Friday, October 12, 2007

Stepford Wives?


I love Column One in the LA Times. Every day there is a fascinating article there about some quirky thing going on in the world or some interesting people. Yesterday's article both made me laugh and cry at the same time. It was a perfect picture of the ridiculousness of some fundamentalist interpretation of scripture and the way that fundamentalists confuse culture and faith. My heart breaks for one very talented woman who "credits the class with helping restrain her take-charge instincts. 'I have to be able to shut my mouth.'"

Southern Baptist Seminary has evidently begun an undergraduate program to train women to be... good wives. And of course, the definition of a good wife looks suspiciously like those sitcom wives from the 1950's, or if you're really cynical, Stepford Wives. Consider these paragraphs from the article
God values men and women equally, any student here will tell you. It's just that he's given them different responsibilities in life: Men make decisions. Women make dinner.

This fall, the internationally known seminary -- a century-old training ground for Southern Baptists -- began reinforcing those traditional gender roles with college classes in homemaking. The academic program, open only to women, includes lectures on laundering stubborn stains and a lab in baking chocolate-chip cookies.

Philosophical courses such as "Biblical Model for the Home and Family" teach that God expects wives to graciously submit to their husbands' leadership. A model house, to be completed by next fall, will allow women to get credit toward bachelor's degrees by learning how to set tables, sew buttons and sustain lively dinnertime conversation


Well... it is not only hopelessly unrealistic and wasteful of the talents and abilities of some 50% of the population, it is poor interpretation of scripture and just as bad interpretation of culture.

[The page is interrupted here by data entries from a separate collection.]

From an optimization exercise on the open Yosys and OpenROAD flow, aimed at small area, a short achievable clock period and few clock cycles per item; shortcuts taken in it are not production practice. Only simulation tests tie the RTL to the original design; equivalence was not proved.

Design poly_stage, start of the top module:
module poly_stage (
    input  wire        clk,
    input  wire        rst,         
    input  wire        in_valid,
    output wire        in_ready,
    input  wire [31:0] c0,
    input  wire [31:0] c1,
    input  wire [31:0] c2,
    input  wire [31:0] c3,
    input  wire [31:0] c4,
    input  wire [31:0] c5,
    input  wire [31:0] a,           
    input  wire        a_ok,        
    output reg         out_valid,
    output reg  [31:0] x,           
    output reg         x_ok,        
    output reg         num          
);
Size in the first run: ~5500 cells after synthesis.
==> flow/config.mk <==
export PLATFORM = sky130hd
export DESIGN_NAME = poly_stage
export DESIGN_NICKNAME = poly_stage
export VERILOG_FILES = /design/flow/design.v
export SDC_FILE = /design/flow/constraint.sdc
export NUM_CORES = 4
export LEC_CHECK = 0
export ABC_AREA = 1
export CAP_MARGIN = 20
export CORE_MARGIN = 2
export CORE_UTILIZATION = 50
export CTS_CLUSTER_DIAMETER = 100
export CTS_CLUSTER_SIZE = 20
export PLACE_DENSITY = 0.65
export SLEW_MARGIN = 20
==> flow/constraint.sdc <==
create_clock -name core_clock -period 35.0 [get_ports {clk}]
set_input_delay 7.0000 -clock core_clock [delete_from_list [all_inputs] [get_ports {clk}]]
set_output_delay 7.0000 -clock core_clock [all_outputs]
set_load 0.01 [all_outputs]
standard.sh (not shown) runs the stock make flow with config.mk's settings and CLKGATE_MAP_FILE= SYNTH_SCRIPT=/design/flow/synth_recipe.tcl, a recipe that flattens the netlist after the stock synthesis.
==> flow/flow/run.sh <==
#!/bin/bash
# The standard layout, except that the port buffers are plain buf_1 cells
# rather than the delay buffers buffer_ports picks on its own.
set -euo pipefail
export BUFFER_PORTS_ARGS="-buffer_cell sky130_fd_sc_hd__buf_1"
bash standard.sh > standard.log 2>&1
The first run finished clean.
Testbench counts at the start, summed over its fixed seeds: cycles 40,088, items 8,000.
Edit:
Settings changed: CORE_UTILIZATION 50 to 40, CTS_CLUSTER_DIAMETER 100 to 110, CTS_CLUSTER_SIZE 20 to 28, PLACE_DENSITY 0.65 to 0.6.
What happened: The changed run completed with no timing, DRC or antenna violations. Final area hardly moves. Utilization fell by 11 points. Worst hold slack is better by 18 ps. Wire length rose by 3.9%. Final cell count rose by 3.8%. Via count is about the same. Die area rose by 25%.
Edit:
Settings changed: CTS_CLUSTER_DIAMETER 110 to default, CTS_CLUSTER_SIZE 28 to default.
=> The new run went through all stages and came out clean. Die area does not change. Utilization came out higher by 1.7 points. Global-route usage came out higher by 0.27 points. Design area came out higher by a few percent. Hold slack is worse by 4.6 ps.
Edit:
Settings changed: CTS_CLUSTER_DIAMETER from default to 100, CTS_CLUSTER_SIZE from default to 20.
=> The changed run produced a clean layout. Synthesized area does not change. Cell count went down by about 1.3%. Final area went down by about 3%. Via count went down by about 1%. Non-clock buffer count went down by 1. Wire length went down by about 0.7%. Critical path depth stays the same. Worst setup slack is worse by 27 ps. Worst hold slack is better by 10 ps. Synthesized cell count is unchanged.
Edit:
Settings changed: CORE_UTILIZATION 40 to 50, CTS_CLUSTER_DIAMETER 100 to default, CTS_CLUSTER_SIZE 20 to default, PLACE_DENSITY 0.6 to 0.65.
The changed run ran to the end with no violations; via count rises by 0.74%; global-route usage rises by 5.3 points; wire length falls by 2.5%; clock-buffer cell count rises by 68.


poly_stage, a different RTL version from the one above (not shown whole).
Size in the first run: about 5600 cells after synthesis, roughly 940 flip-flops, ~260 I/O pins, about 47000 um2 of cells after synthesis.
Settings: LEC_CHECK=0, ABC_AREA=1, CAP_MARGIN=20, CORE_MARGIN=2, CORE_UTILIZATION=40, PLACE_DENSITY=0.6, SLEW_MARGIN=20; clock period 35.0 ns.
Scripts as last shown in full above: flow/flow/run.sh
Testbench counts at the start, summed over its fixed seeds: cycles 40,040, items 8,000.
==> next run, changes <==
==> flow/run.sh (new file) <==
#!/bin/bash
# synth_recipe.tcl (not shown) runs the flow's synth.tcl, then flattens the netlist and writes it again
# the make line also repeats each setting of config.mk as NAME=value (left out here)
make -C /OpenROAD-flow-scripts/flow DESIGN_CONFIG=/design/flow/config.mk WORK_HOME=/design/flow/orfs CLKGATE_MAP_FILE= SYNTH_SCRIPT=/design/flow/synth_recipe.tcl finish
removed: flow/flow/run.sh
removed: flow/standard.sh
Outcome: The new run finished with timing, DRC and antenna clean; synthesized cell count does not change; clock skew rose by 24 ps; clock-buffer cell count rose by 9; routed wire length rose by 1.2%; utilization rose by 1.4 points; cell area rose by 3.1%.
==> next run, changes <==
CTS_BUF_LIST = sky130_fd_sc_hd__clkbuf_8   (was not set)
CTS_CLUSTER_SIZE = 20   (was not set)
Worst setup slack got worse by 130 ps.
Die area stays the same.
Routed wire length went up by about 0.6%.
Fmax went down by 1.5%.
Clock-buffer cell count went up by 49.

[afterwards: timing with drivers on the ports]
The results above use ideal ports. As a check the final layouts listed here were re-extracted and re-timed, cells and wires unchanged.
Step 1: set_driving_cell puts a clkbuf_16 on clk and a buf_2 on each other input, an assumption about the parent block.
Step 2 moves the port delays by t, midway between the first and last clock arrival at a register: inputs arrive t later, outputs are due t later. That takes back most of the time a late clock gives input paths.
Three values: ideal, step 1, step 2; two values: the first two.
| run | t (ns) | setup slack, ns | hold slack, ns |
|---|---|---|---|
| the first run of note 1 | 0.730 | 26.847 / 26.777 / 27.328 | 0.282 / 0.282 / 0.282 |
| the second run of note 1 | 0.738 | 26.831 / 26.751 / 27.423 | 0.300 / 0.300 / 0.300 |
| the third run of note 1 | 0.736 | 26.846 / 26.773 / 27.296 | 0.296 / 0.296 / 0.296 |
| the fourth run of note 1 | 0.748 | 26.819 / 26.744 / 27.360 | 0.306 / 0.306 / 0.306 |
| the fifth run of note 1 | 0.727 | 26.880 / 26.813 / 27.318 | 0.291 / 0.291 / 0.291 |
| the first run of note 2 | 0.738 | 26.538 / 26.538 / 26.538 | 0.276 / 0.276 / 0.276 |
| the second run of note 2 | 0.729 | 26.448 / 26.379 / 26.967 | 0.254 / 0.254 / 0.254 |
| the third run of note 2 | 0.871 | 26.319 / 26.252 / 26.958 | 0.287 / 0.287 / 0.287 |
After both steps setup and hold are still met in every run listed.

Any student of US culture has to see the "refeminization" of women in the media of the 50's as a reaction to the liberation of women during WWII when Rosie the Riveter was the model women were to emulate. The men returned home from war and had to find a way to put the women back into their places... the kitchen, the laundry room, the bedroom, but never the boardroom, the factory, and certainly not the pulpit.

It is also bad interpretation of scripture. For example, the text never says, "wives submit to your husbands..." The text actually begins in the phrase before where we are all told to "submit yourselves to one another..." The first example of what this means follows, "wives to your husbands." Yes, it does say that husbands are the head of the wives but the meaning there is not about authority, it is referring to the Genesis story where the man is the source of the woman (Eve is formed from a rib taken from Adam...) The image is not unlike the headwaters of a river. The examples continue with husbands as well.

And the woman as a "helper" to the man? Again, cultural interpretation of a text. The word translated "helper" in the Genesis passage is also used to refer to God and can just as easily be interpreted as a savior figure as a subordinate. Think how differently things would have gone if the KJV said something like, "it is not good for the man to be alone so I will create a savior for him" and then there comes the woman.

Evidently the folk in leadership of the Southern Baptists actually believe that this degree will act as an evangelistic tool. Someone will visit one of these homes where the woman has sublimated all of her gifts and directed herself solely to being Mrs. and the visitor will be so taken by the wife's chocolate chip cookies or squeaky clean counters that they will drop to their knees and become Christians.

What would happen if instead the Southern Baptists put energy into helping folk figure out how to maintain relationships and build strong families in the culture we actually have? What would happen if they actually taught the men to share responsibility and respect the gifts of their wives? What if they worked for a world where as Paul tells us "In Christ there is no male or female"? Or where women were treated with the kind of revolutionary respect that Jesus showed to them? Then there might actually be some evangelism taking place... but of course that would mean they would have to read the Bible and the culture with new eyes and that is not likely to happen any time soon among Southern Baptists.

2 comments:

Chad Zaucha said...

I have always understood that one of your passions is to give to people the freedom to interpret Scripture according to their own conscience. Why are the Southern Baptists not given that same grace?

roy said...

Good comment Chad. I do believe in soul freedom, that nobody can tell someone else what they must believe. I also believe in the freedom of the Bible, that nobody can tell everyone else that this is what the scripture means, it must be alowed to speak for itself. I also believe tht it is in the discussion and wrestling of a variety of viewpoints that we find more of the truth.
All of that said, all interpretations are not equally valid or true. While we have the right to make an interpretation, we also have the responsibility to do it well. Let me give a silly example... I once heard a preacher who read one of the parables where Jesus spoke of weeping and gnashing of teeth... This preacher said that people would be taking bites out of one another. Sorry, that interpretation is just ridiculous. While the Southern Baptists in this instance aren't so silly, they are wrong. They have that right. I have no right to enforce any other view on them but I also have the responsibility to call their view into question and to present other possibilities.